Exercise description:
Each of the records below must be reproduced exactly.

*** Information provided ***

Context: an optimization exercise on an open-source flow, tuned for small area, a short achievable clock period and few clock cycles per item. The choices shown serve that exercise and are no tape-out recipe.
Function was checked by simulation only, so behaviour that the tests miss may differ from the original.
Power and IR drop assume default switching activity.

Design block_matmul_top, start of the top module:
module block_matmul_top (
    input  logic                clk_i,
    input  logic                rstn_i,
    input  logic                start_i,
    input  logic                north_wr_en_i,
    input  mesh_pkg::data_t     north_wr_data_i,
    input  logic                north_wr_reset_i,
    input  logic                west_wr_en_i,
    input  mesh_pkg::data_t     west_wr_data_i,
    input  logic                west_wr_reset_i,
    input  mesh_pkg::mem_addr_t result_addr_i,
    output logic                north_empty_o,
    output logic                west_empty_o,
    output logic                alloc_done_o,
    output logic                mult_done_o,
    output mesh_pkg::data_t     result_data_o
);
For scale: about 12,000 cells after synthesis, roughly 110 I/O pins, roughly 150,000 µm² of cells after synthesis.
==> flow/config.mk <==
export PLATFORM = sky130hd
export DESIGN_NAME = block_matmul_top
export DESIGN_NICKNAME = block_matmul_top
export VERILOG_FILES = /design/flow/design.v
export SDC_FILE = /design/flow/constraint.sdc
export NUM_CORES = 4
export LEC_CHECK = 0
export CAP_MARGIN = 20
export CORE_MARGIN = 2
export CORE_UTILIZATION = 55
export SLEW_MARGIN = 20
==> flow/constraint.sdc <==
create_clock -name core_clock -period 11.0 [get_ports {clk_i}]
set_input_delay 2.2000 -clock core_clock [delete_from_list [all_inputs] [get_ports {clk_i}]]
set_output_delay 2.2000 -clock core_clock [all_outputs]
set_load 0.01 [all_outputs]
standard.sh (not shown) runs the stock make flow with config.mk's settings and CLKGATE_MAP_FILE= SYNTH_SCRIPT=/design/flow/synth_recipe.tcl, a recipe that flattens the netlist after the stock synthesis.
==> flow/flow/run.sh <==
#!/bin/bash
set -o pipefail
export SETUP_SLACK_MARGIN=7.2
bash standard.sh MATCH_CELL_FOOTPRINT=0 "BUFFER_PORTS_ARGS=-buffer_cell sky130_fd_sc_hd__buf_4" finish > standard.log 2>&1
The first run completed without violations.
Testbench counts at the start, summed over its fixed seeds: cycles 1,536, items 64.
Edit:
--- a/flow/config.mk
+++ b/flow/config.mk
@@ -10 +10 @@
-export CORE_UTILIZATION = 55
+export CORE_UTILIZATION = 62
What happened: The new run produced a clean layout; final cell count went down by 3.1%; die area went down by 11%; count of clock-buffer cells in the layout went down by 4; setup slack gets worse by 0.0070 ns; sequential power barely changes; core utilization went up by 7.4 points; worst hold slack gets better by 0.0054 ns; cell area went down by 0.67%; wire length is about the same.


Starting RTL as in the previous note.
// block_matmul_top
module block_matmul_top (
    input  logic                clk_i,
    input  logic                rstn_i,
    input  logic                start_i,
    input  logic                north_wr_en_i,
    input  mesh_pkg::data_t     north_wr_data_i,
    input  logic                north_wr_reset_i,
    input  logic                west_wr_en_i,
    input  mesh_pkg::data_t     west_wr_data_i,
    input  logic                west_wr_reset_i,
    input  mesh_pkg::mem_addr_t result_addr_i,
    output logic                north_empty_o,
    output logic                west_empty_o,
    output logic                alloc_done_o,
    output logic                mult_done_o,
    output mesh_pkg::data_t     result_data_o
);
clock: 11.0 ns
lec_check: 0
cap_margin: 20
core_margin: 2
core_utilization: 50
cts_cluster_size: 30
slew_margin: 20
==> flow/flow/run.sh <==
#!/bin/bash
set -o pipefail
export SETUP_SLACK_MARGIN=6.9
bash standard.sh MATCH_CELL_FOOTPRINT=0 "BUFFER_PORTS_ARGS=-buffer_cell sky130_fd_sc_hd__buf_4" finish > standard.log 2>&1
Testbench counts at the start, summed over its fixed seeds: cycles 1,536, items 64.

***

Answer space:
Context: an optimization exercise on an open-source flow, tuned for small area, a short achievable clock period and few clock cycles per item. The choices shown serve that exercise and are no tape-out recipe.
Function was checked by simulation only, so behaviour that the tests miss may differ from the original.
Power and IR drop assume default switching activity.

Design block_matmul_top, start of the top module:
module block_matmul_top (
    input  logic                clk_i,
    input  logic                rstn_i,
    input  logic                start_i,
    input  logic                north_wr_en_i,
    input  mesh_pkg::data_t     north_wr_data_i,
    input  logic                north_wr_reset_i,
    input  logic                west_wr_en_i,
    input  mesh_pkg::data_t     west_wr_data_i,
    input  logic                west_wr_reset_i,
    input  mesh_pkg::mem_addr_t result_addr_i,
    output logic                north_empty_o,
    output logic                west_empty_o,
    output logic                alloc_done_o,
    output logic                mult_done_o,
    output mesh_pkg::data_t     result_data_o
);
For scale: about 12,000 cells after synthesis, roughly 110 I/O pins, roughly 150,000 µm² of cells after synthesis.
==> flow/config.mk <==
export PLATFORM = sky130hd
export DESIGN_NAME = block_matmul_top
export DESIGN_NICKNAME = block_matmul_top
export VERILOG_FILES = /design/flow/design.v
export SDC_FILE = /design/flow/constraint.sdc
export NUM_CORES = 4
export LEC_CHECK = 0
export CAP_MARGIN = 20
export CORE_MARGIN = 2
export CORE_UTILIZATION = 55
export SLEW_MARGIN = 20
==> flow/constraint.sdc <==
create_clock -name core_clock -period 11.0 [get_ports {clk_i}]
set_input_delay 2.2000 -clock core_clock [delete_from_list [all_inputs] [get_ports {clk_i}]]
set_output_delay 2.2000 -clock core_clock [all_outputs]
set_load 0.01 [all_outputs]
standard.sh (not shown) runs the stock make flow with config.mk's settings and CLKGATE_MAP_FILE= SYNTH_SCRIPT=/design/flow/synth_recipe.tcl, a recipe that flattens the netlist after the stock synthesis.
==> flow/flow/run.sh <==
#!/bin/bash
set -o pipefail
export SETUP_SLACK_MARGIN=7.2
bash standard.sh MATCH_CELL_FOOTPRINT=0 "BUFFER_PORTS_ARGS=-buffer_cell sky130_fd_sc_hd__buf_4" finish > standard.log 2>&1
The first run completed without violations.
Testbench counts at the start, summed over its fixed seeds: cycles 1,536, items 64.
Edit:
--- a/flow/config.mk
+++ b/flow/config.mk
@@ -10 +10 @@
-export CORE_UTILIZATION = 55
+export CORE_UTILIZATION = 62
What happened: The new run produced a clean layout; final cell count went down by 3.1%; die area went down by 11%; count of clock-buffer cells in the layout went down by 4; setup slack gets worse by 0.0070 ns; sequential power barely changes; core utilization went up by 7.4 points; worst hold slack gets better by 0.0054 ns; cell area went down by 0.67%; wire length is about the same.


Starting RTL as in the previous note.
// block_matmul_top
module block_matmul_top (
    input  logic                clk_i,
    input  logic                rstn_i,
    input  logic                start_i,
    input  logic                north_wr_en_i,
    input  mesh_pkg::data_t     north_wr_data_i,
    input  logic                north_wr_reset_i,
    input  logic                west_wr_en_i,
    input  mesh_pkg::data_t     west_wr_data_i,
    input  logic                west_wr_reset_i,
    input  mesh_pkg::mem_addr_t result_addr_i,
    output logic                north_empty_o,
    output logic                west_empty_o,
    output logic                alloc_done_o,
    output logic                mult_done_o,
    output mesh_pkg::data_t     result_data_o
);
clock: 11.0 ns
lec_check: 0
cap_margin: 20
core_margin: 2
core_utilization: 50
cts_cluster_size: 30
slew_margin: 20
==> flow/flow/run.sh <==
#!/bin/bash
set -o pipefail
export SETUP_SLACK_MARGIN=6.9
bash standard.sh MATCH_CELL_FOOTPRINT=0 "BUFFER_PORTS_ARGS=-buffer_cell sky130_fd_sc_hd__buf_4" finish > standard.log 2>&1
Testbench counts at the start, summed over its fixed seeds: cycles 1,536, items 64.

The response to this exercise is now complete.